Dirigentes y comunarios de Chiquiacá denunciaron públicamente que fueron acusados formalmente a raíz de una denuncia presentada por YPFB, a la cual posteriormente se habría adherido PETROBRAS, por el presunto delito de obstrucción al desarrollo de actividades petroleras en la zona. Los afectados aseguran que se trata de procesos injustos que buscan amedrentar a quienes defienden la Reserva Natural de Tariquía.

Juan Mendoza, comunario de Chiquiacá, informó que la notificación formal sobre la acusación se conoció recién la noche anterior, cuando el abogado defensor recibió los primeros detalles del proceso. Ante esta situación, los comunarios decidieron hacer pública la denuncia y alertar sobre lo que consideran una vulneración sistemática de los derechos de los defensores del medio ambiente y del territorio.
Según Mendoza, doce comunarios fueron incluidos en esta primera denuncia, presentada bajo el argumento de que habrían impedido el ingreso de la petrolera a sus fuentes de trabajo.
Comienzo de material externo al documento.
--- config.mk ---
export PLATFORM = sky130hd
export DESIGN_NAME = abse_core
export DESIGN_NICKNAME = d
export VERILOG_FILES = /design/src/pkg/abse_pkg.sv /design/src/core/abse_addsub.sv /design/src/core/abse_core.sv
export VERILOG_INCLUDE_DIRS = /design/src /design/src/pkg
export SDC_FILE = /design/constraint.sdc
export NUM_CORES = 1
export LEC_CHECK = 0
export ABC_CLOCK_PERIOD_IN_PS = 13700
export BUFFER_PORTS_ARGS = -buffer_cell sky130_fd_sc_hd__buf_2
export CAP_MARGIN = 20
export CORE_MARGIN = 4
export CORE_UTILIZATION = 45
export CTS_CLUSTER_SIZE = 40
export DETAILED_ROUTE_END_ITERATION = 8
export MAX_ROUTING_LAYER = met4
export PLACE_DENSITY = 0.66
export SLEW_MARGIN = 10
export SYNTH_ARGS = -nofsm -noshare
export SYNTH_HDL_FRONTEND = slang
export SYNTH_SLANG_ARGS = --single-unit
--- constraint.sdc ---
create_clock -name core_clk -period 13.7 [get_ports core_clk]
set_input_delay 2.055 -clock core_clk [delete_from_list [all_inputs] [get_ports core_clk]]
set_output_delay 2.055 -clock core_clk [all_outputs]
set_load 0.05 [all_outputs]
--- src/pkg/abse_map.svh ---
/*
  Constants of the execution block: flag positions, flag masks, reset values,
  cycle counts and program counter steps.
  Assumes it is included by the design files that need these numbers.
*/
`ifndef ABSE_MAP_SVH
`define ABSE_MAP_SVH

// =====================================================================
// Flag register layout
`define ABSE_FL_C 0
`define ABSE_FL_Z 1
`define ABSE_FL_N 2
`define ABSE_FL_V 3
`define ABSE_FL_S 4
`define ABSE_FL_H 5
`define ABSE_FL_I 7
`define ABSE_FLAG_RST 8'h00
`define ABSE_PC_RST 16'h0000

// =====================================================================
// Flag masks, one bit per flag that an operation writes
`define ABSE_MASK_NONE 8'h00
`define ABSE_MASK_ARITH 8'h2f
`define ABSE_MASK_WORD 8'h1f
`define ABSE_MASK_LOGIC 8'h0e
`define ABSE_MASK_INVERT 8'h0f
`define ABSE_MASK_IEXIT 8'h80

// =====================================================================
// Cycle counts and program counter steps
`define ABSE_CYC_ONE 3'h1
`define ABSE_CYC_TWO 3'h2
`define ABSE_CYC_THREE 3'h3
`define ABSE_CYC_FOUR 3'h4
`define ABSE_STEP_ONE 2'h1
`define ABSE_STEP_SHORT 2'h2
`define ABSE_STEP_LONG 2'h3
`define ABSE_ONES 8'hff

`endif

--- src/pkg/abse_pkg.sv ---
/*
  Types of the execution block: operation codes and controller states.
  Assumes the decoder presents one of these codes with each operation.
*/
package abse_pkg;

    // =================================================================
    // Operation codes
    typedef enum logic [5:0] {
        ABSE_OP_SUM = 6'h00,
        ABSE_OP_SUM_CARRY = 6'h01,
        ABSE_OP_DIFF = 6'h02,
        ABSE_OP_DIFF_BORROW = 6'h03,
        ABSE_OP_WORD_SUM = 6'h04,
        ABSE_OP_WORD_DIFF = 6'h05,
        ABSE_OP_INTERSECT = 6'h06,
        ABSE_OP_UNION = 6'h07,
        ABSE_OP_EXCL_UNION = 6'h08,
        ABSE_OP_INVERT = 6'h09,
        ABSE_OP_TWOS = 6'h0a,
        ABSE_OP_SET_MASK = 6'h0b,
        ABSE_OP_CLEAR_MASK = 6'h0c,
        ABSE_OP_PLUS_ONE = 6'h0d,
        ABSE_OP_MINUS_ONE = 6'h0e,
        ABSE_OP_PROBE = 6'h0f,
        ABSE_OP_ZERO_REG = 6'h10,
        ABSE_OP_FILL_ONES = 6'h11,
        ABSE_OP_REL_JUMP = 6'h12,
        ABSE_OP_PTR_JUMP = 6'h13,
        ABSE_OP_REL_CALL = 6'h14,
        ABSE_OP_PTR_CALL = 6'h15,
        ABSE_OP_CALL_EXIT = 6'h16,
        ABSE_OP_INT_EXIT = 6'h17,
        ABSE_OP_CMP_SKIP_EQ = 6'h18,
        ABSE_OP_COMPARE = 6'h19,
        ABSE_OP_COMPARE_CARRY = 6'h1a,
        ABSE_OP_SKIP_REG_CLR = 6'h1b,
        ABSE_OP_SKIP_REG_ONE = 6'h1c,
        ABSE_OP_SKIP_IO_CLR = 6'h1d,
        ABSE_OP_SKIP_IO_ONE = 6'h1e,
        ABSE_OP_BRANCH_ONE = 6'h1f,
        ABSE_OP_BRANCH_ZERO = 6'h20
    } abse_op_t;

    // =================================================================
    // Controller states
    typedef enum logic [0:0] {
        ABSE_ST_IDLE = 1'b0,
        ABSE_ST_WAIT = 1'b1
    } abse_state_t;

endpackage : abse_pkg
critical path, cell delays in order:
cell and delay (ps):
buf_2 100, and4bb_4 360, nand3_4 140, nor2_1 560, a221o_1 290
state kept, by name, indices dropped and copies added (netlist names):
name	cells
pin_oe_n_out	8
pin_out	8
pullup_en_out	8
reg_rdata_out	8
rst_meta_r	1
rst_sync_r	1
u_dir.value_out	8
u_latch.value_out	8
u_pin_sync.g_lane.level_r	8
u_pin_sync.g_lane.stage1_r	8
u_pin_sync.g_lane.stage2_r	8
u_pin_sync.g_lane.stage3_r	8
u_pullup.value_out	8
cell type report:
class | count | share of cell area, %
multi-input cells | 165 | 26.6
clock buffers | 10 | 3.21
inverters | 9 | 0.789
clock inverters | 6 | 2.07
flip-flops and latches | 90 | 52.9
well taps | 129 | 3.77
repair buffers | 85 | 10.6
$ cat src/isd_pkg.sv
package isd_pkg;

  // Slave address layout: fixed top bits plus strap offsets
  localparam logic [4:0] ADDR_HI_BASE  = 5'h12;  // Binary 10010, high strap at supply
  localparam logic [7:0] ADDR_BYTE_MIN = 8'h90;  // Lowest address byte reachable
  localparam logic [7:0] ADDR_BYTE_MAX = 8'hAE;  // Highest address byte reachable
  localparam int         ADDR_RW_BIT   = 0;      // Direction bit of the address byte
  localparam logic       DIR_WRITE     = 1'h0;   // Direction code for a write cycle
  localparam logic       DIR_READ      = 1'h1;   // Direction code for a read cycle

  // Subaddress byte fields
  localparam int SUB_SPI_RW_BIT = 7;  // Direction bit, SPI host only
  localparam int SUB_REG_MSB    = 6;  // Register index top
  localparam int SUB_REG_LSB    = 3;  // Register index bottom
  localparam int SUB_CH_MSB     = 2;  // Channel field top
  localparam int SUB_CH_LSB     = 1;  // Channel field bottom

  // Channel codes
  localparam logic [1:0] CH_FIRST  = 2'h0;  // First channel
  localparam logic [1:0] CH_SECOND = 2'h1;  // Second channel

  // Values after reset and fixed answers
  localparam logic [7:0] REG_RESET    = 8'h00;  // Register contents after reset
  localparam logic [7:0] RSV_READ     = 8'hFF;  // Answer for a reserved channel
  localparam logic [3:0] BIT_CNT_RST  = 4'h0;   // Bit counter after reset
  localparam logic [3:0] BIT_CNT_FULL = 4'h8;   // Bits in one byte
  localparam logic [1:0] STRAP_SETTLE = 2'h3;   // Cycles before straps are caught

  // Four ways a strap pin can be tied
  typedef enum logic [1:0] {
    STRAP_SUPPLY,
    STRAP_GROUND,
    STRAP_CLOCK,
    STRAP_DATA
  } isd_strap_e;

  // Bus-side protocol states
  typedef enum {
    ST_IDLE,
    ST_ADDR,
    ST_ADDR_ACK,
    ST_SUB,
    ST_SUB_ACK,
    ST_WDATA,
    ST_WDATA_ACK,
    ST_RDATA,
    ST_RACK
  } isd_state_e;

  // Seven-bit slave address from the two strap codes
  function automatic logic [6:0] isd_dev_addr(input logic [1:0] hi, input logic [1:0] lo);
    isd_dev_addr = {5'(ADDR_HI_BASE + {3'h0, hi}), lo};
  endfunction

  // Only the first two channel codes name real registers
  function automatic logic isd_ch_valid(input logic [1:0] ch);
    isd_ch_valid = (ch == CH_FIRST) || (ch == CH_SECOND);
  endfunction

  // Direction carried in the subaddress when it arrives over SPI
  function automatic logic isd_spi_sub_read(input logic [7:0] sub);
    isd_spi_sub_read = sub[SUB_SPI_RW_BIT];
  endfunction

endpackage

$ cat src/isd_mem_if.sv
`timescale 1ns/100ps
interface isd_mem_if;
  logic       we;     // One-cycle write strobe
  logic [1:0] ch;     // Channel of the access
  logic [3:0] idx;    // Register index in the channel
  logic [7:0] wdata;  // Byte to store
  logic [7:0] rdata;  // Registered read answer

  modport master (output we, output ch, output idx, output wdata, input rdata);
  modport mem    (input we, input ch, input idx, input wdata, output rdata);
endinterface

$ cat src/isd_regmem.sv
`timescale 1ns/100ps
module isd_regmem #(
  parameter int CHANNELS = 2,
  parameter int REGS     = 16
) (
  input wire logic clk,
  input wire logic rstn,
  isd_mem_if.mem   port
);

  logic [7:0] store [CHANNELS][REGS];  // Register contents per channel

  ////////////////////////////////////////////////////////////////////////////
  // Write port; a reserved channel never lands in the array
  always_ff @(posedge clk) begin
    if (!rstn) begin
      for (int c = 0; c < CHANNELS; c++) begin
        for (int r = 0; r < REGS; r++) begin
          store[c][r] <= isd_pkg::REG_RESET;
        end
      end
    end else if (port.we && isd_pkg::isd_ch_valid(port.ch)) begin
      store[port.ch[0]][port.idx] <= port.wdata;
    end
  end

  ////////////////////////////////////////////////////////////////////////////
  // Registered read; reserved channel answers a fixed byte
  always_ff @(posedge clk) begin
    if (!rstn) begin
      port.rdata <= isd_pkg::REG_RESET;
    end else if (!isd_pkg::isd_ch_valid(port.ch)) begin
      port.rdata <= isd_pkg::RSV_READ;
    end else begin
      port.rdata <= store[port.ch[0]][port.idx];
    end
  end

  wr_reserved_a: assert property (@(posedge clk) disable iff (!rstn)
    port.we && !isd_pkg::isd_ch_valid(port.ch) |=> $stable(store[0][port.idx]) && $stable(store[1][port.idx]))
    else $error("Reserved channel write changed a register");

endmodule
Sin embargo, aclaró que las acciones de las comunidades no tuvieron carácter violento ni delictivo, sino que respondieron a decisiones colectivas asumidas en asambleas comunales para proteger su territorio.
Los dirigentes sostienen que las denuncias buscan intimidar y humillar a las comunidades, pese a que —afirman— su accionar está respaldado por la Constitución Política del Estado y por acuerdos internacionales, como el Acuerdo de Escazú, que reconoce y protege el derecho de las poblaciones a defender el medio ambiente y participar en decisiones que afecten su entorno.
Por su parte, la comunaria Paola Gareca expresó que los procesos avanzaron rápidamente hacia una etapa de juicio, lo que incrementa la preocupación de los afectados. En ese sentido, pidió el apoyo del pueblo tarijeño y de los medios de comunicación para exigir el levantamiento de lo que calificó como demandas injustas contra habitantes que llevan más de una década defendiendo la reserva en beneficio de toda la población.
Finalmente, los comunarios cuestionaron el argumento del Gobierno y de las empresas petroleras que señalan que el pozo Saicán Domo Oso estaría fuera de la reserva, recordando que se encuentra en una zona de amortiguación donde también están prohibidas las actividades hidrocarburíferas. Advirtieron que el ingreso al bloque petrolero San Telmo afectaría no solo a Chiquiacá, sino a todas las comunidades del cantón Tariquía, poniendo en riesgo la integridad de toda la reserva natural.